In the early 1980s, Mullaney met writer-editor Catherine Yronwode, who was working for cartoonist and entrepreneur Will Eisner. Yronwode recalled that Eisner and his wife Ann "hosted a party for me with all these comic book men I was flirting with. All these men came up; they all wanted to meet Will. One of them was Dean Mullaney, the co-owner of Eclipse Comics, a small independent publishing house. He was the most flirtatious." At some point afterward, once Yronwode finished her work organizing Eisner's archives, she and Mullaney became engaged and moved to California, where they were married.

By the late 1980s, Eclipse was selling a half-million comics a month, and was the third largest comics publisher after Marvel Comics and DC Comics.

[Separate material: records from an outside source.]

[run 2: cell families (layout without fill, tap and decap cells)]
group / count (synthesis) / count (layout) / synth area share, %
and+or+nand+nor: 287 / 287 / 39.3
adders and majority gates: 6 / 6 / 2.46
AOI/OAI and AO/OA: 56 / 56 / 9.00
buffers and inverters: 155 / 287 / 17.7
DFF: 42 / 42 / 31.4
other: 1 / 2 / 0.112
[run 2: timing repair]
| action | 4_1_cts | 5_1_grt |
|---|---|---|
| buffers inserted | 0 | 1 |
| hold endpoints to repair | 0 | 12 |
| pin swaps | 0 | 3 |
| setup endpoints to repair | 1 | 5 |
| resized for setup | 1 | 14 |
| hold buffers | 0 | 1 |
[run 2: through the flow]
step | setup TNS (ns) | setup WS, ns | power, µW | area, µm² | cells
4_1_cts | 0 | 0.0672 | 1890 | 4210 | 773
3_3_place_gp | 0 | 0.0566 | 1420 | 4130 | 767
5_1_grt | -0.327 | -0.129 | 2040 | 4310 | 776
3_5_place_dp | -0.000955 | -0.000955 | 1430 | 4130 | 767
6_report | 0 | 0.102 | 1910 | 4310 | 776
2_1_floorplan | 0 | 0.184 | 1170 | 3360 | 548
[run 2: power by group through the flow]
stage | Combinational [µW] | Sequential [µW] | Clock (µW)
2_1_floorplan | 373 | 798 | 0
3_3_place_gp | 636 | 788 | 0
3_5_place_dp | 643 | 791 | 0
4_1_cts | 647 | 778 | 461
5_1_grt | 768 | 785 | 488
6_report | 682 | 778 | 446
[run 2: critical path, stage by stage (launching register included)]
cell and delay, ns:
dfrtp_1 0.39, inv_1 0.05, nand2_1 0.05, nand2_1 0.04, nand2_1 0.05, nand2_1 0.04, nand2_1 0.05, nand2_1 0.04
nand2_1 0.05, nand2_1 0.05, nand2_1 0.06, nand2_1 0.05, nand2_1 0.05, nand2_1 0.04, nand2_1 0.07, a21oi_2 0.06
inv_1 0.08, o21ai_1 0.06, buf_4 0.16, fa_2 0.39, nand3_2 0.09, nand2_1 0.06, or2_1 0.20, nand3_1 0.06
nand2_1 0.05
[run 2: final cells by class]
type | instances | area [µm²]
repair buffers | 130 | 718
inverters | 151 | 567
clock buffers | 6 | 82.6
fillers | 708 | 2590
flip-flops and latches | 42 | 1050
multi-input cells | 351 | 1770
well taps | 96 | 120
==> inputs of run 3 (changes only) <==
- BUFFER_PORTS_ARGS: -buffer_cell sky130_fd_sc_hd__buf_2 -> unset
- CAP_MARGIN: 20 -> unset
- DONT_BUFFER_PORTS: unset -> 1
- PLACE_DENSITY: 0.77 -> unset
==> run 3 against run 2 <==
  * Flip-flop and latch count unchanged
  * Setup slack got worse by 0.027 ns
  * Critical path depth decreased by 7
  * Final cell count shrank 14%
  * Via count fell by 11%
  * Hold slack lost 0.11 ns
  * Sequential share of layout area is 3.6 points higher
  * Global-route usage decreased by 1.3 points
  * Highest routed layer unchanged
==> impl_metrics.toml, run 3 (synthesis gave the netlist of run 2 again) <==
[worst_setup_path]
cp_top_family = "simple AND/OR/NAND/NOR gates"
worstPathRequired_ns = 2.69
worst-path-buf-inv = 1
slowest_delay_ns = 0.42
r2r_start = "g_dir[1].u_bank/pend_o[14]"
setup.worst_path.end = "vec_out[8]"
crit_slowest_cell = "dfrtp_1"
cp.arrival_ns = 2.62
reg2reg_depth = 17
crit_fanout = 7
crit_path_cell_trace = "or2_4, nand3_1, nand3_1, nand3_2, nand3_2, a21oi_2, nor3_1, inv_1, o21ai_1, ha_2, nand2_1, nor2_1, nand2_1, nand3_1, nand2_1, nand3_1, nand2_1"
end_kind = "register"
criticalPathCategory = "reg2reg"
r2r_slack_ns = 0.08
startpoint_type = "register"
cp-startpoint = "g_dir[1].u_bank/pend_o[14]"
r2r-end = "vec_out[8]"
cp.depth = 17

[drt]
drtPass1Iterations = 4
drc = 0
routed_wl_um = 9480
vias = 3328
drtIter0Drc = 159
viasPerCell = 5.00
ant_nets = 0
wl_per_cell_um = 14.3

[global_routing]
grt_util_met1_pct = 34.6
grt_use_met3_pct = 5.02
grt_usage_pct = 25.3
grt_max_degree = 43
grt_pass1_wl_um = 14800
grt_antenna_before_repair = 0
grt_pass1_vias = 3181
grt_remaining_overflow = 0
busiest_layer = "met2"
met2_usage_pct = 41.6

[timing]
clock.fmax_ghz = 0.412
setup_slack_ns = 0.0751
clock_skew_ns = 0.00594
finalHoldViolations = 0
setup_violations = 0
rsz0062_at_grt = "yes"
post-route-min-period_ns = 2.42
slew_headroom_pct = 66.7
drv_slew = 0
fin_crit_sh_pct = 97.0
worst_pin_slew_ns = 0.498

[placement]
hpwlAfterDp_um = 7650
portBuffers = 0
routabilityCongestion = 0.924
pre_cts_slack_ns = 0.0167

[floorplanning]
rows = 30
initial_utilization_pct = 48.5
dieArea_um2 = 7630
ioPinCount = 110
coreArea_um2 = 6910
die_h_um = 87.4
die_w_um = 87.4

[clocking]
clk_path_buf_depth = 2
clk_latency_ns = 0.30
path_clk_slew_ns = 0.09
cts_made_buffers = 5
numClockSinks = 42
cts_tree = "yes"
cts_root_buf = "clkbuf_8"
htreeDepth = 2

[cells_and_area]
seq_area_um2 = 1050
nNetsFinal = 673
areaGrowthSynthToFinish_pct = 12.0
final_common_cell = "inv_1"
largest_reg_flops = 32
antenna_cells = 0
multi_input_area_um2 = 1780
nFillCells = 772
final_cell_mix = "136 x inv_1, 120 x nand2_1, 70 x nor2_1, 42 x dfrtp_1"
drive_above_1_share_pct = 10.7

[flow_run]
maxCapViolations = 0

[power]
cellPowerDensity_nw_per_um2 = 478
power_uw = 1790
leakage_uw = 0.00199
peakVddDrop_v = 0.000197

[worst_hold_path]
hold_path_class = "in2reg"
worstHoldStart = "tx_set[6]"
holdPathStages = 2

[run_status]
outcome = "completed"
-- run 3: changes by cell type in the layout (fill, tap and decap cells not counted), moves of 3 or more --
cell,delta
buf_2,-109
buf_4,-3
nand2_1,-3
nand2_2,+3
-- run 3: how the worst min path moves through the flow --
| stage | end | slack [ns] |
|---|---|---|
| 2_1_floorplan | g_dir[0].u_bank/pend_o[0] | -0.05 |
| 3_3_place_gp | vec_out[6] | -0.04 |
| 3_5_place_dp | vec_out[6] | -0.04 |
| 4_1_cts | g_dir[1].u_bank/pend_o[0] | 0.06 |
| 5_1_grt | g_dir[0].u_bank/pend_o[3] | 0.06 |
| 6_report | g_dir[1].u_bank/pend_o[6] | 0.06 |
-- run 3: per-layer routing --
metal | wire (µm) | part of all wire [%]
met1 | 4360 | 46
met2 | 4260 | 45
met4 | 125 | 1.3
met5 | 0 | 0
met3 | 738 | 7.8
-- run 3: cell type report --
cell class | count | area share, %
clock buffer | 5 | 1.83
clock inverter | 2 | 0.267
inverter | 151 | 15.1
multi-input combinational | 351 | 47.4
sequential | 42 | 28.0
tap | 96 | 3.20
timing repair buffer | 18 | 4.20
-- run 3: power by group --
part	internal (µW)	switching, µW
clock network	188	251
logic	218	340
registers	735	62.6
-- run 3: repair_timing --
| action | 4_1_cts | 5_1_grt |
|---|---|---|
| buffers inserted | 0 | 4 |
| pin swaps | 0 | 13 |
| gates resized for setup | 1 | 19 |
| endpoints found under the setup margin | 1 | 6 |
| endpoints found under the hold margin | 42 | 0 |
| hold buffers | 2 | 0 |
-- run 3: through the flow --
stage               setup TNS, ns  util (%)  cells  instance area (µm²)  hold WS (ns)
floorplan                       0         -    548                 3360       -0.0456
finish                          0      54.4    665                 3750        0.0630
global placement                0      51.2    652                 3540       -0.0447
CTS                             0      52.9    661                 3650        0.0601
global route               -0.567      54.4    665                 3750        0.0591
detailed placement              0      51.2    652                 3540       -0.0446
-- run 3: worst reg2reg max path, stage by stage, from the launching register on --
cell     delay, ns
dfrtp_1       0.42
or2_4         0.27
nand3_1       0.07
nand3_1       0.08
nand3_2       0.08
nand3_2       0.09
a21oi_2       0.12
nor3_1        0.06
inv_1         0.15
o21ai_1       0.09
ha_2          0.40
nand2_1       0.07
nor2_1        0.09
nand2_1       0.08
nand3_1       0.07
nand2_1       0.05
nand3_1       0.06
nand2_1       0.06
==> src/rtl/ptw_pkg.sv <==
package ptw_pkg;

   typedef enum logic [1:0] {
      FMT_L4  = 2'd0,
      FMT_L3X = 2'd1,
      FMT_L2  = 2'd2,
      FMT_BAD = 2'd3
   } walk_fmt_e;

   typedef enum logic [1:0] {
      FLT_NONE   = 2'd0,
      FLT_ABSENT = 2'd1,
      FLT_RSVD   = 2'd2,
      FLT_FMT    = 2'd3
   } walk_flt_e;

   typedef enum logic [1:0] {
      ST_IDLE  = 2'd0,
      ST_ISSUE = 2'd1,
      ST_WAIT  = 2'd2,
      ST_DONE  = 2'd3
   } walk_st_e;

   localparam int unsigned PG_SHIFT = 12;
   localparam int unsigned ENTRY_W  = 64;

   function automatic logic [1:0] top_level(input walk_fmt_e fmt);
      case (fmt)
         FMT_L4:  return 2'd3;
         FMT_L3X: return 2'd2;
         default: return 2'd1;
      endcase
   endfunction

   function automatic logic big_leaf_ok(input walk_fmt_e fmt, input logic [1:0] lvl);
      case (fmt)
         FMT_L4:  return (lvl == 2'd1) || (lvl == 2'd2);
         FMT_L3X: return (lvl == 2'd1);
         default: return 1'b0;
      endcase
   endfunction

   function automatic logic fmt_wide(input walk_fmt_e fmt);
      return fmt != FMT_L2;
   endfunction

endpackage
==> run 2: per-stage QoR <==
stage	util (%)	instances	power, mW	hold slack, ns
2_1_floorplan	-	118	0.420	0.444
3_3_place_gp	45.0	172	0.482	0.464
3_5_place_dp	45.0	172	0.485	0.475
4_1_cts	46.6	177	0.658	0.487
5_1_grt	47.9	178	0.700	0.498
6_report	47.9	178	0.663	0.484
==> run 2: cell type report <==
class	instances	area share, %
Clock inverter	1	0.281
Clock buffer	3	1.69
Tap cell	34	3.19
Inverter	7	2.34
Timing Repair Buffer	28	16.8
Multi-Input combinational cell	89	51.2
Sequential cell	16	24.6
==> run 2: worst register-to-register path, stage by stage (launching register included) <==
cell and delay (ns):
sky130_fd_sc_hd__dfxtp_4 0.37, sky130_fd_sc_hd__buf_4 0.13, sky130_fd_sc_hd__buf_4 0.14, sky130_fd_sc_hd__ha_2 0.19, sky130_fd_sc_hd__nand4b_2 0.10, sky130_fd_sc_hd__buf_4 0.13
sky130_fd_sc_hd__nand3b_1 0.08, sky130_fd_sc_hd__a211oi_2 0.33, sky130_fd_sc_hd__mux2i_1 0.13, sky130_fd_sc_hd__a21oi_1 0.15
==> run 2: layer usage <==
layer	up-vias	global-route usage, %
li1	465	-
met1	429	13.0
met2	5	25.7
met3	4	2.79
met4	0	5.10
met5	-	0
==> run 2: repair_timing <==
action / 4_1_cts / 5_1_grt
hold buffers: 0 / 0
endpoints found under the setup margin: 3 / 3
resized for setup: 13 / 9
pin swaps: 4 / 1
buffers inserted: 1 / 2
<file path="config.mk">
export PLATFORM = sky130hd
export DESIGN_NAME = prio_irq_ctrl
export DESIGN_NICKNAME = d
export VERILOG_FILES = /design/src/rtl/irq_pkg.sv /design/src/rtl/irq_flag_bank.sv /design/src/rtl/irq_prio_enc.sv /design/src/rtl/irq_master_gate.sv /design/src/rtl/prio_irq_ctrl.sv
export SDC_FILE = /design/constraint.sdc
export NUM_CORES = 1
export LEC_CHECK = 0
export BUFFER_PORTS_ARGS = -buffer_cell sky130_fd_sc_hd__buf_2
export CAP_MARGIN = 20
export CORE_MARGIN = 3
export CORE_UTILIZATION = 45
export CTS_BUF_LIST = sky130_fd_sc_hd__clkbuf_16
export DETAILED_ROUTE_END_ITERATION = 10
export GPL_TIMING_DRIVEN = 0
export PLACE_DENSITY = 0.89
export SYNTH_ARGS = -nofsm -noshare
export SYNTH_HDL_FRONTEND = slang
export SYNTH_SLANG_ARGS = --single-unit
</file>
<file path="constraint.sdc">
create_clock -name clk -period 3.6 [get_ports clk]
set_input_delay 0.36 -clock clk [delete_from_list [all_inputs] [get_ports clk]]
set_output_delay 0.36 -clock clk [all_outputs]
set_load 0.02 [all_outputs]
</file>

In 1986, Eclipse lost most of its back-issue stock in a flood. This event, along with the repercussions of Mullaney's divorce from Yronwode, by then his partner at Eclipse, and the mid-1990s collapse of the direct market distribution system, caused the company to cease operations in 1994 and file for bankruptcy in 1995. The company's intellectual property rights were later acquired by Todd McFarlane. Mullaney also attributed the company's demise to a problematic contract with the book publisher HarperCollins. Eclipse's last publication was its Spring 1993 catalog, which was a complete bibliography of its publications.

In the mid-2000s, Mullaney approached IDW Publishing with a proposal to publish hardcover reprints of American comic strips. This became the IDW imprint The Library of American Comics, which debuted with the 2007 book The Complete Terry and the Pirates, Vol. 1: 1934-1936, by Milton Caniff. As Mullaney described, "Terry's always been my favorite strip, and I was going to publish it in the early '80s (through Eclipse Comics), but Terry Nantier at NBM beat me to it. Luckily, I've lived long enough so that 25 years later I'm in a position to release new editions of Terry." With Mullaney as its creative director, the imprint has gone on to publish collections of strips including Dick Tracy, Little Orphan Annie, Bringing Up Father, Family Circus, and Bloom County.

In 2014, Mullaney added another imprint at IDW, EuroComics, in order to publish new English translations of European comics, including Hugo Pratt’s Corto Maltese, Paracuellos by Carlos Giménez, and Alack Sinner by Muñoz and Sampaya.

In December, 2021 it was announced that LoAC and EuroComics would move from IDW to a new publisher, Clover Press.

==Awards==
As creative director and editor of The Library of American Comics, Mullaney has won seven Eisner awards and one Harvey Award. Eisner source unless otherwise indicated:

- 2008 Eisner Award: Best Archival Collection/Project - Comic Strips: Complete Terry and the Pirates, vol. 1, by Milton Caniff (IDW)
- 2010 Eisner Award: Best Archival Collection/Project - Comic Strips: Bloom County: The Complete Library, vol. 1, by Berkeley Breathed, edited by Scott Dunbier (IDW)
- 2011 Eisner Award: Best Archival Collection/Project - Comic Strips: Archie: The Complete Daily Newspaper Strips, 1946–1948, by Bob Montana, edited by Greg Goldstein (IDW)
- 2014 Eisner Award: Best Archival Collection/Project - Comic Strips: Tarzan: The Complete Russ Manning Newspaper Strips, vol. 1, edited by Dean Mullaney (LOAC/IDW)
- 2014 Eisner Award: Best Comics-Related Book: Genius, Illustrated: The Life and Art of Alex Toth, by Dean Mullaney and Bruce Canwell (LOAC/IDW)
- 2014 Eisner Award: Best Publication Design: Genius, Illustrated: The Life and Art of Alex Toth, designed by Dean Mullaney (LOAC/IDW)
- 2015 Eisner Award: Best Comics-Related Book: Genius Animated: The Cartoon Art of Alex Toth, vol. 3, by Dean Mullaney & Bruce Canwell (IDW/LOAC)

Mullaney won a 2012 Harvey Award for Best Biographical, Historical or Journalistic Presentation for Genius, Illustrated: The Life and Art of Alex Toth.

Additionally, Mullaney received San Diego Comic-Con's Inkpot Award in 2013. The following year, he was inducted into editor-publisher Robert Overstreet's Overstreet Hall of Fame.